Después de una pausa, el actor Mārtiņš Egliens ha regresado a la escena, esta vez con un papel en la película del director Dž. Dž. Džilindžers, Perfektie. Las entradas para su más reciente montaje, el concierto teatral Ar mani atkal runā… Ilze, se agotaron rápidamente. Egliens también ha dado sus primeros pasos como compositor. ¿Qué papel desempeña ahora en el dinámico mundo de la cultura?
“En el teatro he tenido papeles buenos y serios, pero desde que terminé la Academia de Cultura, he interpretado comedia tras comedia. He exagerado con este género.
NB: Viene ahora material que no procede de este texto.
What follows belongs to an exercise in optimizing a design on an open flow for small area, a short achievable clock period and few clock cycles per item; a production flow would make more cautious choices. At most, simulation tests tie the RTL to the original design; equivalence was not proved.

==> job 2144 <==
==> flow/design.v (excerpt) <==
module lut_master #(parameter data_width = 16) (
		input wire clk,
		input wire reset,
		input wire req,
		input wire [8 - 1 : 0] lut_handle,
		input wire [data_width - 1 : 0] req_arg,
		output wire [data_width - 1 : 0] data_out,
		output reg valid,
		output reg invalid_request
	);
==> flow/config.mk <==
export PLATFORM = sky130hd
export DESIGN_NAME = lut_master
export DESIGN_NICKNAME = lut_master
export VERILOG_FILES = /design/flow/design.v
export SDC_FILE = /design/flow/constraint.sdc
export NUM_CORES = 4
export LEC_CHECK = 0
export ABC_AREA = 1
export CAP_MARGIN = 20
export CORE_MARGIN = 2
export CORE_UTILIZATION = 45
export PLACE_DENSITY = 0.6
export SLEW_MARGIN = 20
export SYNTH_MEMORY_MAX_BITS = 70000
==> flow/constraint.sdc <==
create_clock -name core_clock -period 8.0 [get_ports {clk}]
set_input_delay 1.6000 -clock core_clock [delete_from_list [all_inputs] [get_ports {clk}]]
set_output_delay 1.6000 -clock core_clock [all_outputs]
set_load 0.01 [all_outputs]
standard.sh (not shown) runs the stock make flow with config.mk's settings and CLKGATE_MAP_FILE= SYNTH_SCRIPT=/design/flow/synth_recipe.tcl, a recipe that flattens the netlist after the stock synthesis.
==> flow/flow/run.sh <==
#!/bin/bash
# Standard layout, with the input and output ports buffered by buf_4 cells
# instead of the delay buffers buffer_ports picks by default.
set -euo pipefail
bash standard.sh "BUFFER_PORTS_ARGS=-buffer_cell sky130_fd_sc_hd__buf_4" finish > make_finish.log 2>&1
==> job 956: changes against job 2144 <==
--- a/flow/design.v
+++ b/flow/design.v
@@ -8,14 +8,14 @@
 		input  wire [4:0]  xt,
 		input  wire        mirror,
 		input  wire        neg,
 		output wire [15:0] ya,
 		output wire [15:0] yb,
 		output wire        c7,
-		output wire [6:0]  lo,
-		output wire [14:0] delta
+		output wire [7:0]  dh,
+		output wire        e
 	);
 	reg [3:0] tp_s, tp_t;
 	reg [4:0] qp_s, qp_t;
 	reg [3:0] tn_s, tn_t;
 	always @(*) begin
 		case (xs)
@@ -278,13 +278,12 @@
 	wire nt_91_s = nt_65_c ^ nt_66_s ^ nt_89_c;
 	wire nt_91_c = (nt_65_c & nt_66_s) | (nt_65_c & nt_89_c) | (nt_66_s & nt_89_c);
 	wire [22:0] nt_a = {nt_90_s, nt_87_s, nt_84_s, nt_79_s, nt_69_s, nt_54_s, nt_68_s, nt_77_c, nt_91_c, nt_91_s, nt_89_s, nt_86_s, nt_82_c, nt_81_c, nt_81_s, nt_88_s, nt_85_s, nt_80_s, nt_70_c, nt_70_s, nt_55_s, nt_1_s, nt_0_s};
 	wire [22:0] nt_b = {1'b0, 1'b0, 1'b0, 1'b0, 1'b0, nt_68_c, nt_78_c, nt_78_s, nt_77_s, 1'b0, 1'b0, 1'b0, nt_83_s, nt_82_s, nt_88_c, 1'b0, 1'b0, 1'b0, nt_71_s, 1'b0, 1'b0, nt_34_s, 1'b0};
 	wire [7:0] s2 = {1'b0, nt_a[6:0]} + {1'b0, nt_b[6:0]};
 	assign c7 = s2[7];
-	assign lo = s2[6:0];
 	assign ya = nt_a[22:7];
 	assign yb = nt_b[22:7];
 	wire dt_0_s = c1[1] ^ (c2[1] & tn[0]) ^ (c2[0] & tn[1]);
 	wire dt_0_c = (c1[1] & (c2[1] & tn[0])) | (c1[1] & (c2[0] & tn[1])) | ((c2[1] & tn[0]) & (c2[0] & tn[1]));
 	wire dt_1_s = c1[2] ^ (c2[2] & tn[0]) ^ (c2[1] & tn[1]);
 	wire dt_1_c = (c1[2] & (c2[2] & tn[0])) | (c1[2] & (c2[1] & tn[1])) | ((c2[2] & tn[0]) & (c2[1] & tn[1]));
@@ -329,28 +328,30 @@
 	wire dt_21_s = ~tn[3] ^ c1[12] ^ dt_20_c;
 	wire dt_21_c = (~tn[3] & c1[12]) | (~tn[3] & dt_20_c) | (c1[12] & dt_20_c);
 	wire dt_22_s = ~tn[3] ^ c1[13] ^ dt_21_c;
 	wire dt_22_c = (~tn[3] & c1[13]) | (~tn[3] & dt_21_c) | (c1[13] & dt_21_c);
 	wire [14:0] dt_a = {dt_22_c, dt_22_s, dt_21_s, dt_20_s, dt_19_s, dt_17_s, dt_13_s, dt_16_s, dt_18_s, dt_14_c, dt_10_s, dt_8_c, dt_8_s, dt_0_s, c1[0]};
 	wire [14:0] dt_b = {~tn[3], 1'b0, 1'b0, 1'b0, 1'b0, 1'b0, dt_16_c, dt_18_c, 1'b0, dt_15_s, dt_14_s, dt_9_s, 1'b0, 1'b0, (c2[0] & tn[0])};
-	assign delta = dt_a + dt_b;
+	wire [14:0] delta = dt_a + dt_b;
+	wire [8:0] s3 = {2'b0, delta[6:0]} + {2'b0, nt_a[6:0]} + {2'b0, nt_b[6:0]};
+	assign dh = delta[14:7];
+	assign e  = s3[7] ^ s2[7];
 endmodule
 module lut_interp (
 		input  wire [15:0] ya,
 		input  wire [15:0] yb,
 		input  wire        c7,
-		input  wire [6:0]  lo,
-		input  wire [14:0] delta,
+		input  wire [7:0]  dh,
+		input  wire        e,
 		input  wire [3:0]  frac,
 		input  wire        mirror,
 		input  wire        neg,
 		output wire [15:0] interpolated
 	);
 	wire dneg = mirror ^ neg;
-	wire [14:0] dsum = delta + {8'd0, lo};
-	wire [7:0] d = dsum[14:7];
+	wire [7:0] d = dh + {7'd0, e};
 	wire ee = dneg & frac[3] & d[0];
 	wire gt_0_s = ya[0] ^ yb[0] ^ c7;
 	wire gt_0_c = (ya[0] & yb[0]) | (ya[0] & c7) | (yb[0] & c7);
 	wire gt_1_s = ((frac[3] & d[1]) ^ mirror) ^ ((frac[2] & d[2]) ^ mirror) ^ ((frac[1] & d[3]) ^ mirror);
 	wire gt_1_c = (((frac[3] & d[1]) ^ mirror) & ((frac[2] & d[2]) ^ mirror)) | (((frac[3] & d[1]) ^ mirror) & ((frac[1] & d[3]) ^ mirror)) | (((frac[2] & d[2]) ^ mirror) & ((frac[1] & d[3]) ^ mirror));
 	wire gt_2_s = ((frac[0] & d[4]) ^ mirror) ^ (mirror & d[0]) ^ (ee ^ mirror);
@@ -609,43 +610,43 @@
 	wire [3:0] frac   = is_tanh ? req_arg[4:1] : req_arg[3:0];
 	wire [22:0] k;
 	wire [13:0] c1;
 	wire [5:0]  c2;
 	wire [15:0] ya, yb;
 	wire        c7;
-	wire [6:0]  lo;
-	wire [14:0] delta;
+	wire [7:0]  dh;
+	wire        e;
 	lut_coef_rom coef (.addr({is_tanh, pair_a[9:4]}), .k(k), .c1(c1), .c2(c2));
 	lut_eval eval (
 		.k(k), .c1(c1), .c2(c2),
 		.is_tanh(is_tanh),
 		.xs({req_arg[13], req_arg[7:4]}),
 		.xt({req_arg[15], req_arg[8:5]}),
 		.mirror(mirror),
 		.neg(neg),
-		.ya(ya), .yb(yb), .c7(c7), .lo(lo), .delta(delta)
+		.ya(ya), .yb(yb), .c7(c7), .dh(dh), .e(e)
 	);
 	reg [15:0] ya_r, yb_r;
 	reg        c7_r;
-	reg [6:0]  lo_r;
-	reg [14:0] delta_r;
+	reg [7:0]  dh_r;
+	reg        e_r;
 	reg [3:0]  frac_r;
 	reg        mirror_r;
 	reg        neg_r;
 	always @(posedge clk) begin
 		ya_r     <= ya;
 		yb_r     <= yb;
 		c7_r     <= c7;
-		lo_r     <= lo;
-		delta_r  <= delta;
+		dh_r     <= dh;
+		e_r      <= e;
 		frac_r   <= frac;
 		mirror_r <= mirror;
 		neg_r    <= neg;
 	end
 	lut_interp interp (
-		.ya(ya_r), .yb(yb_r), .c7(c7_r), .lo(lo_r), .delta(delta_r),
+		.ya(ya_r), .yb(yb_r), .c7(c7_r), .dh(dh_r), .e(e_r),
 		.frac(frac_r),
 		.mirror(mirror_r),
 		.neg(neg_r),
 		.interpolated(data_out)
 	);
 endmodule
==> flow/flow/run.sh (replaced) <==
#!/bin/bash
# Standard layout, with two changes: the input and output ports are buffered
# by buf_4 cells instead of the delay buffers buffer_ports picks by default,
# and synthesis leaves the adders to abc instead of mapping them to the
# platform's full/half adder cells (the registers are the standard ones).
set -euo pipefail
bash standard.sh "BUFFER_PORTS_ARGS=-buffer_cell sky130_fd_sc_hd__buf_4" "ADDER_MAP_FILE=" finish > make_finish.log 2>&1
--- a/flow/config.mk
+++ b/flow/config.mk
@@ -5,10 +5,11 @@
 export SDC_FILE = /design/flow/constraint.sdc
 export NUM_CORES = 4
 export LEC_CHECK = 0
 export ABC_AREA = 1
 export CAP_MARGIN = 20
 export CORE_MARGIN = 2
-export CORE_UTILIZATION = 45
-export PLACE_DENSITY = 0.6
+export CORE_UTILIZATION = 35
+export PLACE_DENSITY = 0.45
+export SETUP_SLACK_MARGIN = 2.0
 export SLEW_MARGIN = 20
 export SYNTH_MEMORY_MAX_BITS = 70000
==> job 2204: changes against job 2144 <==
--- a/flow/design.v
+++ b/flow/design.v
@@ -8,14 +8,14 @@
 		input  wire [4:0]  xt,
 		input  wire        mirror,
 		input  wire        neg,
 		output wire [15:0] ya,
 		output wire [15:0] yb,
 		output wire        c7,
-		output wire [6:0]  lo,
-		output wire [14:0] delta
+		output wire [7:0]  dh,
+		output wire        e
 	);
 	reg [3:0] tp_s, tp_t;
 	reg [4:0] qp_s, qp_t;
 	reg [3:0] tn_s, tn_t;
 	always @(*) begin
 		case (xs)
@@ -278,13 +278,12 @@
 	wire nt_91_s = nt_65_c ^ nt_66_s ^ nt_89_c;
 	wire nt_91_c = (nt_65_c & nt_66_s) | (nt_65_c & nt_89_c) | (nt_66_s & nt_89_c);
 	wire [22:0] nt_a = {nt_90_s, nt_87_s, nt_84_s, nt_79_s, nt_69_s, nt_54_s, nt_68_s, nt_77_c, nt_91_c, nt_91_s, nt_89_s, nt_86_s, nt_82_c, nt_81_c, nt_81_s, nt_88_s, nt_85_s, nt_80_s, nt_70_c, nt_70_s, nt_55_s, nt_1_s, nt_0_s};
 	wire [22:0] nt_b = {1'b0, 1'b0, 1'b0, 1'b0, 1'b0, nt_68_c, nt_78_c, nt_78_s, nt_77_s, 1'b0, 1'b0, 1'b0, nt_83_s, nt_82_s, nt_88_c, 1'b0, 1'b0, 1'b0, nt_71_s, 1'b0, 1'b0, nt_34_s, 1'b0};
 	wire [7:0] s2 = {1'b0, nt_a[6:0]} + {1'b0, nt_b[6:0]};
 	assign c7 = s2[7];
-	assign lo = s2[6:0];
 	assign ya = nt_a[22:7];
 	assign yb = nt_b[22:7];
 	wire dt_0_s = c1[1] ^ (c2[1] & tn[0]) ^ (c2[0] & tn[1]);
 	wire dt_0_c = (c1[1] & (c2[1] & tn[0])) | (c1[1] & (c2[0] & tn[1])) | ((c2[1] & tn[0]) & (c2[0] & tn[1]));
 	wire dt_1_s = c1[2] ^ (c2[2] & tn[0]) ^ (c2[1] & tn[1]);
 	wire dt_1_c = (c1[2] & (c2[2] & tn[0])) | (c1[2] & (c2[1] & tn[1])) | ((c2[2] & tn[0]) & (c2[1] & tn[1]));
@@ -329,28 +328,30 @@
 	wire dt_21_s = ~tn[3] ^ c1[12] ^ dt_20_c;
 	wire dt_21_c = (~tn[3] & c1[12]) | (~tn[3] & dt_20_c) | (c1[12] & dt_20_c);
 	wire dt_22_s = ~tn[3] ^ c1[13] ^ dt_21_c;
 	wire dt_22_c = (~tn[3] & c1[13]) | (~tn[3] & dt_21_c) | (c1[13] & dt_21_c);
 	wire [14:0] dt_a = {dt_22_c, dt_22_s, dt_21_s, dt_20_s, dt_19_s, dt_17_s, dt_13_s, dt_16_s, dt_18_s, dt_14_c, dt_10_s, dt_8_c, dt_8_s, dt_0_s, c1[0]};
 	wire [14:0] dt_b = {~tn[3], 1'b0, 1'b0, 1'b0, 1'b0, 1'b0, dt_16_c, dt_18_c, 1'b0, dt_15_s, dt_14_s, dt_9_s, 1'b0, 1'b0, (c2[0] & tn[0])};
-	assign delta = dt_a + dt_b;
+	wire [14:0] delta = dt_a + dt_b;
+	wire [8:0] s3 = {2'b0, delta[6:0]} + {2'b0, nt_a[6:0]} + {2'b0, nt_b[6:0]};
+	assign dh = delta[14:7];
+	assign e  = s3[7] ^ s2[7];
 endmodule
 module lut_interp (
 		input  wire [15:0] ya,
 		input  wire [15:0] yb,
 		input  wire        c7,
-		input  wire [6:0]  lo,
-		input  wire [14:0] delta,
+		input  wire [7:0]  dh,
+		input  wire        e,
 		input  wire [3:0]  frac,
 		input  wire        mirror,
 		input  wire        neg,
 		output wire [15:0] interpolated
 	);
 	wire dneg = mirror ^ neg;
-	wire [14:0] dsum = delta + {8'd0, lo};
-	wire [7:0] d = dsum[14:7];
+	wire [7:0] d = dh + {7'd0, e};
 	wire ee = dneg & frac[3] & d[0];
 	wire gt_0_s = ya[0] ^ yb[0] ^ c7;
 	wire gt_0_c = (ya[0] & yb[0]) | (ya[0] & c7) | (yb[0] & c7);
 	wire gt_1_s = ((frac[3] & d[1]) ^ mirror) ^ ((frac[2] & d[2]) ^ mirror) ^ ((frac[1] & d[3]) ^ mirror);
 	wire gt_1_c = (((frac[3] & d[1]) ^ mirror) & ((frac[2] & d[2]) ^ mirror)) | (((frac[3] & d[1]) ^ mirror) & ((frac[1] & d[3]) ^ mirror)) | (((frac[2] & d[2]) ^ mirror) & ((frac[1] & d[3]) ^ mirror));
 	wire gt_2_s = ((frac[0] & d[4]) ^ mirror) ^ (mirror & d[0]) ^ (ee ^ mirror);
@@ -609,43 +610,43 @@
 	wire [3:0] frac   = is_tanh ? req_arg[4:1] : req_arg[3:0];
 	wire [22:0] k;
 	wire [13:0] c1;
 	wire [5:0]  c2;
 	wire [15:0] ya, yb;
 	wire        c7;
-	wire [6:0]  lo;
-	wire [14:0] delta;
+	wire [7:0]  dh;
+	wire        e;
 	lut_coef_rom coef (.addr({is_tanh, pair_a[9:4]}), .k(k), .c1(c1), .c2(c2));
 	lut_eval eval (
 		.k(k), .c1(c1), .c2(c2),
 		.is_tanh(is_tanh),
 		.xs({req_arg[13], req_arg[7:4]}),
 		.xt({req_arg[15], req_arg[8:5]}),
 		.mirror(mirror),
 		.neg(neg),
-		.ya(ya), .yb(yb), .c7(c7), .lo(lo), .delta(delta)
+		.ya(ya), .yb(yb), .c7(c7), .dh(dh), .e(e)
 	);
 	reg [15:0] ya_r, yb_r;
 	reg        c7_r;
-	reg [6:0]  lo_r;
-	reg [14:0] delta_r;
+	reg [7:0]  dh_r;
+	reg        e_r;
 	reg [3:0]  frac_r;
 	reg        mirror_r;
 	reg        neg_r;
 	always @(posedge clk) begin
 		ya_r     <= ya;
 		yb_r     <= yb;
 		c7_r     <= c7;
-		lo_r     <= lo;
-		delta_r  <= delta;
+		dh_r     <= dh;
+		e_r      <= e;
 		frac_r   <= frac;
 		mirror_r <= mirror;
 		neg_r    <= neg;
 	end
 	lut_interp interp (
-		.ya(ya_r), .yb(yb_r), .c7(c7_r), .lo(lo_r), .delta(delta_r),
+		.ya(ya_r), .yb(yb_r), .c7(c7_r), .dh(dh_r), .e(e_r),
 		.frac(frac_r),
 		.mirror(mirror_r),
 		.neg(neg_r),
 		.interpolated(data_out)
 	);
 endmodule
==> flow/flow/run.sh (replaced) <==
#!/bin/bash
# Standard layout, with two changes: the input and output ports are buffered
# by buf_4 cells instead of the delay buffers buffer_ports picks by default,
# and synthesis leaves the adders to abc instead of mapping them to the
# platform's full/half adder cells (the registers are the standard ones).
set -euo pipefail
bash standard.sh "BUFFER_PORTS_ARGS=-buffer_cell sky130_fd_sc_hd__buf_4" "ADDER_MAP_FILE=" finish > make_finish.log 2>&1
--- a/flow/config.mk
+++ b/flow/config.mk
@@ -5,10 +5,11 @@
 export SDC_FILE = /design/flow/constraint.sdc
 export NUM_CORES = 4
 export LEC_CHECK = 0
 export ABC_AREA = 1
 export CAP_MARGIN = 20
 export CORE_MARGIN = 2
-export CORE_UTILIZATION = 45
-export PLACE_DENSITY = 0.6
+export CORE_UTILIZATION = 55
+export PLACE_DENSITY = 0.65
+export SETUP_SLACK_MARGIN = 2.0
 export SLEW_MARGIN = 20
 export SYNTH_MEMORY_MAX_BITS = 70000
==> out/results.ini <==
[status]
status = complete, no violations

[clocking]
cts_resized = 7

[logic_synthesis]
syn-cell-area_um2 = 13090

[routing]
wl_um = 59760
met1_length_um = 26120

[power]
p_sw_frac = 0.5919

-- figures above: job 956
Los papeles cómicos me entrenan como actor, pero hace cuatro años, cuando empecé a tener problemas con la voz, ya llevaba unos cinco años sintiendo insatisfacción con lo que hacía en el teatro. Y no tenía otra opción para alejarme del escenario que… perder la voz. No es una filosofía, ¡es la realidad!”
El diagnóstico médico fue alarmante: la enfermedad no tiene cura. Inyectando botox en el cuello cada tres meses, se puede mantener la voz, pasando de un estado malo a uno aceptable y luego perdiéndola gradualmente… y así toda la vida.
“Dios me lo había mostrado durante varios años, y yo mismo lo sabía, que no podía y no debía quedarme en el teatro, porque no me daba alegría.”